Sylvia, Queen of the Headhunters: An Outrageous Englishwoman and Her Lost Kingdom by Philip Eade - review by Jonathan Mirsky

Jonathan Mirsky

Tropical Fever

Sylvia, Queen of the Headhunters: An Outrageous Englishwoman and Her Lost Kingdom

By

Weidenfeld & Nicolson 362pp £20
 

Sylvia Brooke, the third Ranee of Sarawak, was mad, bad, and dangerous to know: a liar, racist, destructive mother, procurer and vetter of her husband's women, a cock-tease self-styled as 'frigid’ – in short, awful.

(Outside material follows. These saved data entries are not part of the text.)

File: config.mk
export PLATFORM = sky130hd
export DESIGN_NAME = uart_register_datagram_engine_core
export DESIGN_NICKNAME = d
export VERILOG_FILES = /design/src/hdl/urde_pkg.sv /design/src/hdl/urde_front.sv /design/src/hdl/urde_fifo.sv /design/src/hdl/urde_back.sv /design/src/hdl/uart_register_datagram_engine_core.sv
export SDC_FILE = /design/constraint.sdc
export NUM_CORES = 1
export LEC_CHECK = 0
export ABC_CLOCK_PERIOD_IN_PS = 3150
export BUFFER_PORTS_ARGS = -buffer_cell sky130_fd_sc_hd__buf_2
export CAP_MARGIN = 20
export CORE_ASPECT_RATIO = 1.5
export CORE_MARGIN = 2
export CORE_UTILIZATION = 48
export CTS_BUF_LIST = sky130_fd_sc_hd__clkbuf_8
export DETAILED_ROUTE_END_ITERATION = 10
export PLACE_DENSITY = 0.68
export RECOVER_POWER = 25
export SLEW_MARGIN = 20
export SYNTH_ARGS = -nofsm -noshare
export SYNTH_HDL_FRONTEND = slang
export SYNTH_SLANG_ARGS = --single-unit
File: constraint.sdc
create_clock -name clk_i -period 3.15 [get_ports clk_i]
set_clock_uncertainty 0.2 [all_clocks]
set_input_delay 0.945 -clock clk_i [delete_from_list [all_inputs] [get_ports clk_i]]
set_output_delay 0.945 -clock clk_i [all_outputs]
set_load 0.005 [all_outputs]
File: src/hdl/urde_pkg.sv
// Shared types, constants and the CRC8 byte update for the register datagram engine.
// No dependencies; imported by every module of the block.
package urde_pkg;

  localparam logic [7:0]  CRC_POLY      = 8'h07;
  localparam logic        WRITE_BIT     = 1'b1;
  localparam logic [31:0] FAIL_DATA     = 32'hFFFF_FFFF;
  localparam int unsigned CFG_IDX_W     = 2;
  localparam int unsigned REPLY_LAST    = 7;

  localparam logic [CFG_IDX_W-1:0] CFG_SLAVE_ADDRESS = 2'd0;
  localparam logic [CFG_IDX_W-1:0] CFG_SYNC_PATTERN  = 2'd1;
  localparam logic [CFG_IDX_W-1:0] CFG_MASTER_TAG    = 2'd2;

  typedef enum logic [1:0] {
    KIND_READ    = 2'd0,
    KIND_WRITE   = 2'd1,
    KIND_RX      = 2'd2,
    KIND_TIMEOUT = 2'd3
  } in_kind_e;

  typedef enum logic {
    OUT_TX   = 1'b0,
    OUT_DONE = 1'b1
  } out_kind_e;

  typedef enum logic [1:0] {
    ST_SUCCESS  = 2'd0,
    ST_NO_REPLY = 2'd1,
    ST_FORMAT   = 2'd2,
    ST_BAD_CRC  = 2'd3
  } read_status_e;

  typedef enum logic [1:0] {
    JOB_READ  = 2'd0,
    JOB_WRITE = 2'd1,
    JOB_DONE  = 2'd2
  } job_kind_e;

  typedef struct packed {
    job_kind_e    kind;
    logic [6:0]   reg_addr;
    logic [31:0]  data;
    read_status_e status;
  } job_t;

  typedef struct packed {
    logic [7:0] slave_address;
    logic [7:0] sync_pattern;
    logic [7:0] master_tag;
  } cfg_t;

  function automatic logic [7:0] crc_feed(input logic [7:0] crc, input logic [7:0] data);
    logic [7:0] c;
    c = crc;
    for (int k = 0; k < 8; k++) begin
      if (c[7] ^ data[k]) begin
        c = {c[6:0], 1'b0} ^ CRC_POLY;
      end else begin
        c = {c[6:0], 1'b0};
      end
    end
    return c;
  endfunction

endpackage

File: src/hdl/urde_front.sv
// Front end: accepts requests and received bytes, runs the reply checker, queues jobs.
// Depends on urde_pkg.
module urde_front (
  input  logic          clk_i,
  input  logic          rst_ni,
  input  urde_pkg::cfg_t cfg_i,
  input  logic          in_valid_i,
  output logic          in_ready_o,
  input  logic [1:0]    kind_i,
  input  logic [6:0]    reg_address_i,
  input  logic [31:0]   write_data_i,
  input  logic [7:0]    rx_byte_i,
  input  logic          q_full_i,
  output logic          q_push_o,
  output urde_pkg::job_t q_job_o
);
  import urde_pkg::*;

  logic        awaiting_q, awaiting_d;
  logic [6:0]  exp_reg_q, exp_reg_d;
  logic [3:0]  count_q, count_d;
  logic [7:0]  crc_q, crc_d;
  logic [31:0] data_q, data_d;
  logic        hdr_ok_q, hdr_ok_d;
  logic        accept;
  in_kind_e    kind;

  assign in_ready_o = !q_full_i;
  assign accept     = in_valid_i && in_ready_o;
  assign kind       = in_kind_e'(kind_i);

  always_comb begin
    awaiting_d = awaiting_q;
    exp_reg_d  = exp_reg_q;
    count_d    = count_q;
    crc_d      = crc_q;
    data_d     = data_q;
    hdr_ok_d   = hdr_ok_q;
    q_push_o   = 1'b0;
    q_job_o.kind     = JOB_READ;
    q_job_o.reg_addr = reg_address_i;
    q_job_o.data     = write_data_i;
    q_job_o.status   = ST_SUCCESS;
    if (accept) begin
      unique case (kind)
        KIND_READ: begin
          q_push_o   = 1'b1;
          awaiting_d = 1'b1;
          exp_reg_d  = reg_address_i;
          count_d    = '0;
          crc_d      = '0;
          data_d     = '0;
          hdr_ok_d   = 1'b1;
        end
        KIND_WRITE: begin
          q_push_o     = 1'b1;
          q_job_o.kind = JOB_WRITE;
        end
        KIND_TIMEOUT: begin
          if (awaiting_q) begin
            q_push_o       = 1'b1;
            q_job_o.kind   = JOB_DONE;
            q_job_o.data   = FAIL_DATA;
            q_job_o.status = ST_NO_REPLY;
            awaiting_d     = 1'b0;
            count_d        = '0;
          end
        end
        KIND_RX: begin
          if (awaiting_q) begin
            if (count_q < 4'(REPLY_LAST)) begin
              if (count_q == 4'd0 && rx_byte_i != cfg_i.sync_pattern) hdr_ok_d = 1'b0;
              if (count_q == 4'd1 && rx_byte_i != cfg_i.master_tag) hdr_ok_d = 1'b0;
              if (count_q == 4'd2 && rx_byte_i != {1'b0, exp_reg_q}) hdr_ok_d = 1'b0;
              if (count_q >= 4'd3) data_d = {data_q[23:0], rx_byte_i};
              crc_d   = crc_feed(crc_q, rx_byte_i);
              count_d = count_q + 4'd1;
            end else begin
              q_push_o     = 1'b1;
              q_job_o.kind = JOB_DONE;
              awaiting_d   = 1'b0;
              count_d      = '0;
              if (!hdr_ok_q) begin
                q_job_o.data   = FAIL_DATA;
                q_job_o.status = ST_FORMAT;
              end else if (rx_byte_i != crc_q) begin
                q_job_o.data   = FAIL_DATA;
                q_job_o.status = ST_BAD_CRC;
              end else begin
                q_job_o.data   = data_q;
                q_job_o.status = ST_SUCCESS;
              end
            end
          end
        end
        default: begin
        end
      endcase
    end
  end

  always_ff @(posedge clk_i or negedge rst_ni) begin
    if (!rst_ni) begin
      awaiting_q <= 1'b0;
      exp_reg_q  <= '0;
      count_q    <= '0;
      crc_q      <= '0;
      data_q     <= '0;
      hdr_ok_q   <= 1'b1;
    end else begin
      awaiting_q <= awaiting_d;
      exp_reg_q  <= exp_reg_d;
      count_q    <= count_d;
      crc_q      <= crc_d;
      data_q     <= data_d;
      hdr_ok_q   <= hdr_ok_d;
    end
  end

endmodule

File: src/hdl/urde_fifo.sv
// Job queue between front and back ends; power-of-two depth.
// Depends on urde_pkg for the job type.
module urde_fifo #(
  parameter int unsigned DEPTH = 4
) (
  input  logic           clk_i,
  input  logic           rst_ni,
  input  logic           push_i,
  input  urde_pkg::job_t push_job_i,
  output logic           full_o,
  input  logic           pop_i,
  output logic           avail_o,
  output urde_pkg::job_t head_o
);
  import urde_pkg::*;

  localparam int unsigned AW = (DEPTH > 1) ? $clog2(DEPTH) : 1;

  job_t        mem_q [DEPTH];
  logic [AW:0] wr_q, rd_q;

  assign avail_o = (wr_q != rd_q);
  assign full_o  = (wr_q[AW-1:0] == rd_q[AW-1:0]) && (wr_q[AW] != rd_q[AW]);
  assign head_o  = mem_q[rd_q[AW-1:0]];

  always_ff @(posedge clk_i) begin
    if (push_i && !full_o) begin
      mem_q[wr_q[AW-1:0]] <= push_job_i;
    end
  end

  always_ff @(posedge clk_i or negedge rst_ni) begin
    if (!rst_ni) begin
      wr_q <= '0;
      rd_q <= '0;
    end else begin
      if (push_i && !full_o) wr_q <= wr_q + 1'b1;
      if (pop_i && avail_o)  rd_q <= rd_q + 1'b1;
    end
  end

endmodule

File: src/hdl/urde_back.sv
// Back end: turns queued jobs into datagram bytes with CRC8, or read completions.
// Depends on urde_pkg; holds the output register.
module urde_back (
  input  logic           clk_i,
  input  logic           rst_ni,
  input  urde_pkg::cfg_t cfg_i,
  input  logic           q_avail_i,
  input  urde_pkg::job_t q_head_i,
  output logic           q_pop_o,
  output logic           out_valid_o,
  input  logic           out_ready_i,
  output logic           out_kind_o,
  output logic [7:0]     tx_byte_o,
  output logic           tx_last_o,
  output logic [31:0]    read_data_o,
  output logic [1:0]     read_status_o
);
  import urde_pkg::*;

  job_t       job_q;
  logic       job_valid_q;
  logic [2:0] idx_q;
  logic [7:0] crc_q;

  logic        out_valid_q;
  out_kind_e   out_kind_q;
  logic [7:0]  tx_byte_q;
  logic        tx_last_q;
  logic [31:0] read_data_q;
  logic [1:0]  read_status_q;

  logic       slot_free, emit, is_done, at_crc, finish;
  logic [2:0] last_idx;
  logic [7:0] body_byte, cur_byte;

  assign slot_free = !out_valid_q || out_ready_i;
  assign emit      = job_valid_q && slot_free;
  assign is_done   = (job_q.kind == JOB_DONE);
  assign last_idx  = (job_q.kind == JOB_WRITE) ? 3'd7 : 3'd3;
  assign at_crc    = (idx_q == last_idx);
  assign finish    = emit && (is_done || at_crc);
  assign q_pop_o   = q_avail_i && (!job_valid_q || finish);

  always_comb begin
    unique case (idx_q)
      3'd0:    body_byte = cfg_i.sync_pattern;
      3'd1:    body_byte = cfg_i.slave_address;
      3'd2:    body_byte = {(job_q.kind == JOB_WRITE) ? WRITE_BIT : 1'b0, job_q.reg_addr};
      3'd3:    body_byte = job_q.data[31:24];
      3'd4:    body_byte = job_q.data[23:16];
      3'd5:    body_byte = job_q.data[15:8];
      3'd6:    body_byte = job_q.data[7:0];
      default: body_byte = 8'h00;
    endcase
    cur_byte = at_crc ? crc_q : body_byte;
  end

  always_ff @(posedge clk_i or negedge rst_ni) begin
    if (!rst_ni) begin
      job_valid_q <= 1'b0;
      idx_q       <= '0;
      crc_q       <= '0;
    end else if (q_pop_o) begin
      job_valid_q <= 1'b1;
      idx_q       <= '0;
      crc_q       <= '0;
    end else if (finish) begin
      job_valid_q <= 1'b0;
    end else if (emit) begin
      idx_q <= idx_q + 3'd1;
      crc_q <= crc_feed(crc_q, cur_byte);
    end
  end

  always_ff @(posedge clk_i) begin
    if (q_pop_o) job_q <= q_head_i;
  end

  always_ff @(posedge clk_i or negedge rst_ni) begin
    if (!rst_ni) begin
      out_valid_q <= 1'b0;
    end else if (emit) begin
      out_valid_q <= 1'b1;
    end else if (out_ready_i) begin
      out_valid_q <= 1'b0;
    end
  end

  always_ff @(posedge clk_i) begin
    if (emit) begin
      if (is_done) begin
        out_kind_q    <= OUT_DONE;
        tx_byte_q     <= '0;
        tx_last_q     <= 1'b0;
        read_data_q   <= job_q.data;
        read_status_q <= job_q.status;
      end else begin
        out_kind_q    <= OUT_TX;
        tx_byte_q     <= cur_byte;
        tx_last_q     <= at_crc;
        read_data_q   <= '0;
        read_status_q <= ST_SUCCESS;
      end
    end
  end

  assign out_valid_o   = out_valid_q;
  assign out_kind_o    = out_kind_q;
  assign tx_byte_o     = tx_byte_q;
  assign tx_last_o     = tx_last_q;
  assign read_data_o   = read_data_q;
  assign read_status_o = read_status_q;

endmodule

File: src/hdl/uart_register_datagram_engine_core.sv
// Top level of the register datagram engine: configuration registers, front, queue, back.
// Depends on urde_pkg, urde_front, urde_fifo and urde_back.
//
// Input channel (in_valid_i/in_ready_o) carries read requests, write requests,
// received link bytes and reply timeouts. One item transfers per cycle while the
// job queue has room; received bytes and timeouts that raise no result take no
// queue entry but still need in_ready_o.
// Output channel (out_valid_o/out_ready_i) carries transmit bytes and read
// completions from a single output register.
// A read request gives 4 bytes, a write request 8; a reply's eighth byte, or a
// timeout while a reply is awaited, gives one completion. All pass the job queue,
// the back end's job register and the output register. Unstalled, output is one
// result per cycle, with no gap between queued datagrams, and the CRC8 is built one
// byte a cycle. When the receiver stalls, the output register holds, the back end
// stops, and the queue fills; in_ready_o falls once QUEUE_DEPTH jobs are waiting.
// Reset clears the reply checker, the queue and the output valid and loads the
// register defaults: slave address 0, sync pattern 5, master tag 255.
module uart_register_datagram_engine_core #(
  parameter int unsigned QUEUE_DEPTH = 4
) (
  input  logic        clk_i,
  input  logic        rst_ni,
  input  logic        cfg_we_i,
  input  logic [1:0]  cfg_index_i,
  input  logic [7:0]  cfg_data_i,
  input  logic        in_valid_i,
  output logic        in_ready_o,
  input  logic [1:0]  kind_i,
  input  logic [6:0]  reg_address_i,
  input  logic [31:0] write_data_i,
  input  logic [7:0]  rx_byte_i,
  output logic        out_valid_o,
  input  logic        out_ready_i,
  output logic        out_kind_o,
  output logic [7:0]  tx_byte_o,
  output logic        tx_last_o,
  output logic [31:0] read_data_o,
  output logic [1:0]  read_status_o
);
  import urde_pkg::*;

  cfg_t cfg_q;
  logic q_push, q_full, q_pop, q_avail;
  job_t q_job, q_head;

  always_ff @(posedge clk_i or negedge rst_ni) begin
    if (!rst_ni) begin
      cfg_q.slave_address <= 8'd0;
      cfg_q.sync_pattern  <= 8'd5;
      cfg_q.master_tag    <= 8'd255;
    end else if (cfg_we_i) begin
      unique case (cfg_index_i)
        CFG_SLAVE_ADDRESS: cfg_q.slave_address <= cfg_data_i;
        CFG_SYNC_PATTERN:  cfg_q.sync_pattern  <= cfg_data_i;
        CFG_MASTER_TAG:    cfg_q.master_tag    <= cfg_data_i;
        default: begin
        end
      endcase
    end
  end

  urde_front u_front (
    .clk_i         (clk_i),
    .rst_ni        (rst_ni),
    .cfg_i         (cfg_q),
    .in_valid_i    (in_valid_i),
    .in_ready_o    (in_ready_o),
    .kind_i        (kind_i),
    .reg_address_i (reg_address_i),
    .write_data_i  (write_data_i),
    .rx_byte_i     (rx_byte_i),
    .q_full_i      (q_full),
    .q_push_o      (q_push),
    .q_job_o       (q_job)
  );

  urde_fifo #(
    .DEPTH (QUEUE_DEPTH)
  ) u_fifo (
    .clk_i      (clk_i),
    .rst_ni     (rst_ni),
    .push_i     (q_push),
    .push_job_i (q_job),
    .full_o     (q_full),
    .pop_i      (q_pop),
    .avail_o    (q_avail),
    .head_o     (q_head)
  );

  urde_back u_back (
    .clk_i         (clk_i),
    .rst_ni        (rst_ni),
    .cfg_i         (cfg_q),
    .q_avail_i     (q_avail),
    .q_head_i      (q_head),
    .q_pop_o       (q_pop),
    .out_valid_o   (out_valid_o),
    .out_ready_i   (out_ready_i),
    .out_kind_o    (out_kind_o),
    .tx_byte_o     (tx_byte_o),
    .tx_last_o     (tx_last_o),
    .read_data_o   (read_data_o),
    .read_status_o (read_status_o)
  );

endmodule

==> flow_summary.yaml <==
cts:
  htreeDepth: 2
  cts_sinks: 355
  cts_setup_buffers: 0
  clk_latency_ns: 0.60
  cts_tree: "done"
  cts_buffers: 50
  holdBufCountCts: 0
  clockBufferDepth: 3
  cts-root-buf: "clkbuf_8"
  cts.clk_slew.worst_paths_ns: 0.06
  cts-resized-gates: 0
drt:
  vias_per_cell: 5.766
  detail-route-antenna-nets: 0
  drt_iter0_markers: 817
  drc: 0
  dr_total_vias: 9197
  wl_per_cell_um: 22.55
  wl_um: 35960
  dr.pass1.iters: 6
timing:
  whs_ns: 0.2940
  setup_viol: 0
  period_minus_slack_ns: 2.966
  tns_ns: 0
  max_freq_ghz: 0.3372
  worst_pin_slew_ns: 1.469
  hold_violations: 0
  rsz0062_at_grt: "false"
  final.period_utilization: 0.9415
  relSlewSlack: 0.02061
  final_max_slew_viol_count: 0
logic_synthesis:
  post_synth.cell_area_avg_um2: 15.50
  synth_cells: 989
  synth_warnings: 0
  synth_area_um2: 15330
  ys_ff_latch: 355
  synthesis.nets: 1067
  yosysSeqAreaShare: 0.6650
  synth_cell_types: 63
  synth_edf_count: 259
  yosys_most_used_dff: "edfxtp_1"
  async_flop_share: 0.2704
final_layout:
  final_cell_mix: "edfxtp_1, buf_2, dfrtp_1"
  area_delta_synth_final_pct: 15.25
  final_common_cell: "edfxtp_1"
  drive_gt1_frac: 0.2897
  finalNetCount: 1221
placement:
  gp_congestion: 0.9415
  port_buffers: 109
  post-dp-hpwl_um: 24990
worst_setup_path:
  timing.rr.end: "u_back.crc_q[4]$_DFFE_PN0P_"
  r2r-start: "u_back.idx_q[0]$_DFFE_PN0P_"
  critPathCaptureType: "register"
  critical_path_peak_fanout: 8
  reg2reg_depth: 9
  cp_data_arrival_time_ns: 3.21
  reg2reg_setup_slack_ns: 0.18
  cp-start-kind: "register"
  worstSetupPathType: "register to register"
  crit_required_ns: 3.40
grt:
  gr-usage-met1: 0.2759
  grt_pass1_vias: 9451
  grt_max_degree: 48
  grtUsageMet3: 0.03763
  grt_util_met2: 0.3725
  antenna_found_initial: 1
  grt_pass1_wl_um: 55340
  grtUsageTotal: 0.2206
  top_usage_layer: "met2"
  overflow: 0
flow_run:
  drv_cap: 0
min_path:
  hold_depth: 1
  timing.hold.worst.class: "register to register"
  hold_end: "u_fifo.wr_q[2]$_DFFE_PN0N_"
  hold_start: "u_fifo.wr_q[2]$_DFFE_PN0N_"
floorplan:
  dieArea_um2: 33410
  die_w_um: 149.9
  rows: 80
  core_area_um2: 31630
  dieHeight_um: 222.9
  floorplan.initialDensity: 0.4847
  io_pins: 110
power_and_ir_drop:
  ir_drop_v: 0.0005241
  p_int_w: 0.01114
  p_clk_frac: 0.229
  p_per_area_nw_per_um2: 937.0
  p_switching_w: 0.005417
  swShare: 0.3272
  comb_power_share: 0.336
  seq_power_share: 0.436
  p_leak_nw: 6.684
run_status:
  status: "finished, final reports clean"
per-stage QoR:
step / util / total power (W) / setup slack, ns / instances / instance area [µm²]
after CTS: 0.5601 / 0.01672 / 0.2244 / 1594 / 17720
after floorplan: - / 0.01099 / 0.008608 / 989 / 15340
after detailed placement: 0.5260 / 0.01292 / 0.03065 / 1501 / 16640
final: 0.5585 / 0.01655 / 0.1843 / 1595 / 17670
after global placement: 0.5260 / 0.01280 / 0.1010 / 1501 / 16640
after global routing: 0.5585 / 0.01746 / 0.03370 / 1595 / 17670
cell families after synthesis:
logic type,count (synthesis),synth area share
buffers and inverters,72,0.02024
multiplexers,95,0.1015
adder cells (fa/ha/maj),14,0.01143
AO/OA/AOI/OAI,198,0.09337
AND/OR/NAND/NOR,179,0.06317
flip-flops,355,0.6650
XOR/XNOR,76,0.04530
synth_stat cells, types with 5 or more instances:
library cell / n / area share
o21ai_0: 50 / 0.016
o221ai_1: 19 / 0.011
and3_1: 5 / 0.0020
o22a_1: 13 / 0.0074
xor2_1: 17 / 0.0097
nor2b_1: 7 / 0.0029
and2_1: 43 / 0.018
nand2_1: 44 / 0.011
ha_1: 14 / 0.011
a221oi_1: 8 / 0.0046
clkbuf_1: 44 / 0.011
nand3_1: 10 / 0.0033
mux4_2: 43 / 0.063
dfrtp_1: 85 / 0.14
a21oi_1: 21 / 0.0069
dfstp_2: 11 / 0.019
a21o_1: 20 / 0.0098
o21ai_1: 8 / 0.0026
nand4_1: 14 / 0.0057
nor2_1: 30 / 0.0073
inv_1: 12 / 0.0029
xnor2_1: 56 / 0.032
mux2_2: 43 / 0.032
buf_2: 8 / 0.0026
a22oi_1: 10 / 0.0049
edfxtp_1: 259 / 0.51
a22o_1: 32 / 0.018
sequential cells by signal, summed over array words and instances, names as in the netlist:
| register | cells |
|---|---|
| u_front.data_q | 32 |
| u_back.job_q | 43 |
| u_fifo.mem_q | 172 |
| u_back.idx_q | 3 |
| u_back.out_valid_o | 1 |
| u_back.crc_q | 8 |
| u_back.out_kind_o | 1 |
| u_front.hdr_ok_q | 1 |
| cfg_q | 24 |
| u_back.tx_byte_o | 8 |
| u_fifo.wr_q | 3 |
| u_front.crc_q | 8 |
| u_fifo.rd_q | 3 |
| u_back.job_valid_q | 1 |
| u_front.count_q | 4 |
| u_front.exp_reg_q | 7 |
| u_back.read_data_o | 32 |
| u_back.read_status_o | 2 |
| u_back.tx_last_o | 1 |
| u_front.awaiting_q | 1 |
routing by layer:
metal | vias to the layer above | share of wire
li1 | 4125 | -
met4 | 0 | 0.050
met1 | 4631 | 0.39
met5 | - | 0
met2 | 348 | 0.50
met3 | 93 | 0.061
worst max-delay path by stage:
stage / from / slack [ns] / to
after floorplan: kind_i[0] / 0.009 / u_fifo.mem_q[3][0]$_DFFE_PP_
after global placement: rx_byte_i[1] / 0.10 / u_fifo.mem_q[0][23]$_DFFE_PP_
after detailed placement: rx_byte_i[0] / 0.03 / u_fifo.mem_q[1][28]$_DFFE_PP_
after CTS: u_back.idx_q[0]$_DFFE_PN0P_ / 0.22 / u_back.crc_q[4]$_DFFE_PN0P_
after global routing: u_back.idx_q[0]$_DFFE_PN0P_ / 0.03 / u_back.crc_q[4]$_DFFE_PN0P_
final: u_back.idx_q[0]$_DFFE_PN0P_ / 0.18 / u_back.crc_q[4]$_DFFE_PN0P_
cell type report:
type,count,area [µm²]
fill,2580,13960
antenna,1,2.502
sequential,355,10200
clock inverter,33,254.0
clock buffer,60,825.8
multi-input combinational,562,4835
inverter,12,45.04
tap,410,513.0
timing repair buffer,162,996.0
critical path, stage by stage, from the launching register on:
cell	delay [ns]
dfrtp_1	0.41
inv_1	0.08
ha_1	0.28
or4_1	0.63
and2_1	0.24
a22oi_1	0.22
xnor2_1	0.24
xnor3_1	0.30
nand4_1	0.11
o311ai_1	0.13
power groups by stage:
stage          logic (W)  clock network, W  registers (W)
3_3_place_gp     0.00554                 0        0.00726
2_1_floorplan    0.00397                 0        0.00702
5_1_grt          0.00610           0.00406        0.00731
3_5_place_dp     0.00562                 0        0.00730
4_1_cts          0.00564           0.00388        0.00721
6_report         0.00556           0.00378        0.00721
(Power assumes the default switching activity.)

But if anyone deserves posthumous forgiveness, it is Sylvia Brooke. Consider her father, Reggie Brett. Seduced at Eton and himself a seducer of boys, he was in love with his own son. After a three-year romance with another Eton boy (Reggie was already a husband and father) he began writing letters, eventually thirty-five volumes of them bound in red leather, to his son, Maurice: ‘Still, I had seen you, Molly. Will you remember, years hence, how passionately you were beloved; with a real romantic passion which someday you may feel for someone else.’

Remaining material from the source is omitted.